Considerations when applying for a property investment loan

Taking out a property investment loan is a big step and while it may seem like it's one you want to make, it's important to ascertain if this is definitely the case.

After all, a property investment is often made with the intention of generating income, so the figures need to fall into place before you submit that loan application. 

Asking yourself some key questions could be the difference between making an investment that works for you and avoiding a deal that may turn sour.

Can you afford the repayments?

No matter what type of loan you're taking out, it's crucial to ask yourself whether you can afford to meet the repayments.

While they might seem manageable at face value, factor in all the other expenses you face in your everyday life before making that final decision. 

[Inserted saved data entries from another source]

===== src/rtl/riscv_mem_arbiter.sv =====
`default_nettype none
// ============================================================================
//  Module      : riscv_mem_arbiter
//  Description : Shares one BIU-style memory port between NREQ requesters.
//                One request is accepted per cycle, with zero latency.
//                Each accepted transfer is remembered in an in-order ID FIFO
//                (up to MAX_OUTST deep) so that upstream ack/err and read
//                data are routed back to the requester that issued it.
//                Build option ARB_ROUND_ROBIN_EN selects round-robin
//                arbitration. Without it, arbitration is fixed priority and
//                the highest index wins. A lock held by the current owner
//                overrides either policy.
//  Revision    : 1.0 - initial release
// ============================================================================
module riscv_mem_arbiter #(
    parameter int XLEN      = 32,
    parameter int NREQ      = 2,
    parameter int MAX_OUTST = 4
) (
    input  logic                   clk_i,
    input  logic                   rst_ni,

    // requester side
    input  logic [NREQ-1:0]        s_req_i,
    input  logic [NREQ*XLEN-1:0]   s_adr_i,
    input  logic [NREQ*3-1:0]      s_size_i,
    input  logic [NREQ*3-1:0]      s_type_i,
    input  logic [NREQ*3-1:0]      s_prot_i,
    input  logic [NREQ-1:0]        s_lock_i,
    input  logic [NREQ-1:0]        s_we_i,
    input  logic [NREQ*XLEN-1:0]   s_d_i,
    output logic [NREQ-1:0]        s_gnt_o,
    output logic [XLEN-1:0]        s_q_o,
    output logic [NREQ-1:0]        s_ack_o,
    output logic [NREQ-1:0]        s_err_o,

    // shared upstream port
    output logic                   mem_req_o,
    output logic [XLEN-1:0]        mem_adr_o,
    output logic [2:0]             mem_size_o,
    output logic [2:0]             mem_type_o,
    output logic                   mem_lock_o,
    output logic [2:0]             mem_prot_o,
    output logic                   mem_we_o,
    output logic [XLEN-1:0]        mem_d_o,
    input  logic [XLEN-1:0]        mem_q_i,
    input  logic                   mem_ack_i,
    input  logic                   mem_err_i
);

    // BIU size/type/prot field widths
    localparam int SIZE_W = 3;
    localparam int TYPE_W = 3;
    localparam int PROT_W = 3;

    localparam int IDW = (NREQ > 1) ? $clog2(NREQ) : 1;       // requester id width
    localparam int PW  = (MAX_OUTST > 1) ? $clog2(MAX_OUTST) : 1; // FIFO pointer width
    localparam int CW  = PW + 1;                              // occupancy count width

    // ------------------------------------------------------------------
    // State
    // ------------------------------------------------------------------
    logic [IDW-1:0] ids_q [MAX_OUTST];   // requester id per outstanding transfer
    logic [PW-1:0]  wr_ptr_q, wr_ptr_d;
    logic [PW-1:0]  rd_ptr_q, rd_ptr_d;
    logic [CW-1:0]  cnt_q, cnt_d;
    logic           lock_vld_q, lock_vld_d;
    logic [IDW-1:0] lock_own_q, lock_own_d;

    // ------------------------------------------------------------------
    // Combinational nets
    // ------------------------------------------------------------------
    logic           w_empty;
    logic           w_can_issue;
    logic           w_pop;
    logic           w_push;
    logic           w_any;
    logic [IDW-1:0] w_win;
    logic [IDW-1:0] w_head;

`ifdef ARB_ROUND_ROBIN_EN
    logic [IDW-1:0] rr_ptr_q, rr_ptr_d;

    // (base + off) modulo NREQ, for off in 0..NREQ
    function automatic logic [IDW-1:0] wrap_add(input logic [IDW-1:0] base, input int off);
        int t;
        t = int'(base) + off;
        if (t >= NREQ) begin
            t = t - NREQ;
        end
        return IDW'(t);
    endfunction
`endif

    assign w_empty     = (cnt_q == '0);
    // An ack/err in the same cycle frees a slot, so a full FIFO can still accept.
    assign w_can_issue = (cnt_q < CW'(MAX_OUTST)) | mem_ack_i | mem_err_i;
    // Responses with nothing outstanding are spurious and dropped.
    assign w_pop       = (mem_ack_i | mem_err_i) & ~w_empty;
    assign w_head      = ids_q[rd_ptr_q];

    // Winner selection: the lock owner if there is one, otherwise the policy.
    always_comb begin
        w_win = '0;
        w_any = 1'b0;
        if (lock_vld_q) begin
            // Only the owner may be granted; an idle owner blocks everyone.
            w_win = lock_own_q;
            w_any = s_req_i[lock_own_q];
        end else begin
`ifdef ARB_ROUND_ROBIN_EN
            // Walk offsets from far to near so the nearest requester from
            // rr_ptr ends up as the winner.
            for (int i = NREQ - 1; i >= 0; i--) begin
                if (s_req_i[wrap_add(rr_ptr_q, i)]) begin
                    w_win = wrap_add(rr_ptr_q, i);
                    w_any = 1'b1;
                end
            end
`else
            // Fixed priority: the last (highest) index seen wins.
            for (int i = 0; i < NREQ; i++) begin
                if (s_req_i[i]) begin
                    w_win = IDW'(i);
                    w_any = 1'b1;
                end
            end
`endif
        end
    end

    assign mem_req_o = rst_ni & w_any & w_can_issue;
    assign w_push    = mem_req_o;
    assign s_q_o     = mem_q_i;

    // Forward the winner's transfer attributes upstream.
    always_comb begin
        mem_adr_o  = '0;
        mem_size_o = '0;
        mem_type_o = '0;
        mem_prot_o = '0;
        mem_lock_o = 1'b0;
        mem_we_o   = 1'b0;
        mem_d_o    = '0;
        for (int s = 0; s < NREQ; s++) begin
            if (w_win == IDW'(s)) begin
                mem_adr_o  = s_adr_i[s*XLEN +: XLEN];
                mem_size_o = s_size_i[s*SIZE_W +: SIZE_W];
                mem_type_o = s_type_i[s*TYPE_W +: TYPE_W];
                mem_prot_o = s_prot_i[s*PROT_W +: PROT_W];
                mem_lock_o = s_lock_i[s];
                mem_we_o   = s_we_i[s];
                mem_d_o    = s_d_i[s*XLEN +: XLEN];
            end
        end
    end

    // Per-requester grant and response decode (grant to winner, ack/err to FIFO head).
    always_comb begin
        s_gnt_o = '0;
        s_ack_o = '0;
        s_err_o = '0;
        for (int s = 0; s < NREQ; s++) begin
            s_gnt_o[s] = mem_req_o & (w_win == IDW'(s));
            s_ack_o[s] = rst_ni & mem_ack_i & ~w_empty & (w_head == IDW'(s));
            s_err_o[s] = rst_ni & mem_err_i & ~w_empty & (w_head == IDW'(s));
        end
    end

    // Next-state for FIFO pointers and outstanding count.
    always_comb begin
        wr_ptr_d = wr_ptr_q;
        rd_ptr_d = rd_ptr_q;
        if (w_push) begin
            wr_ptr_d = wr_ptr_q + PW'(1);
        end
        if (w_pop) begin
            rd_ptr_d = rd_ptr_q + PW'(1);
        end
        cnt_d = cnt_q + CW'(w_push) - CW'(w_pop);
    end

    // Next-state for the lock: drop when the owner releases lock or request,
    // (re)take when an accepted transfer carries lock.
    always_comb begin
        lock_vld_d = lock_vld_q;
        lock_own_d = lock_own_q;
        if (lock_vld_q && (!s_req_i[lock_own_q] || !s_lock_i[lock_own_q])) begin
            lock_vld_d = 1'b0;
        end
        if (w_push && s_lock_i[w_win]) begin
            lock_vld_d = 1'b1;
            lock_own_d = w_win;
        end
    end

    // FIFO pointers, count and lock registers with synchronous reset.
    always_ff @(posedge clk_i) begin
        if (!rst_ni) begin
            wr_ptr_q   <= '0;
            rd_ptr_q   <= '0;
            cnt_q      <= '0;
            lock_vld_q <= 1'b0;
            lock_own_q <= '0;
        end else begin
            wr_ptr_q   <= wr_ptr_d;
            rd_ptr_q   <= rd_ptr_d;
            cnt_q      <= cnt_d;
            lock_vld_q <= lock_vld_d;
            lock_own_q <= lock_own_d;
        end
    end

    // ID storage; contents are don't-care until written, so no reset.
    always_ff @(posedge clk_i) begin
        if (rst_ni && w_push) begin
            ids_q[wr_ptr_q] <= w_win;
        end
    end

`ifdef ARB_ROUND_ROBIN_EN
    // Round-robin pointer moves past the winner on each accept outside a lock.
    always_comb begin
        rr_ptr_d = rr_ptr_q;
        if (w_push && !lock_vld_q) begin
            rr_ptr_d = wrap_add(w_win, 1);
        end
    end

    // Round-robin pointer register.
    always_ff @(posedge clk_i) begin
        if (!rst_ni) begin
            rr_ptr_q <= '0;
        end else begin
            rr_ptr_q <= rr_ptr_d;
        end
    end
`endif

endmodule
`default_nettype wire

What are the returns on the investment likely to be?

Once you've spotted a property you think will be perfect to invest in, it's time to let your head rule your heart and decide if it's going to offer the returns you had hoped for.

If you're trying to appeal to the family market then is it close to local schools? Or if tenants that are young professionals are on the cards, is the property near transport links?

What is your investment strategy?

Taking on a property is more than just about finding the best investment home loan – you need to think carefully about what you want to achieve in both the short and long term.

You might be buying real estate with a view to selling it on in a few years' time, or hoping to rent it out indefinitely. Whatever your strategy is, ensure it's clear in your mind from the outset.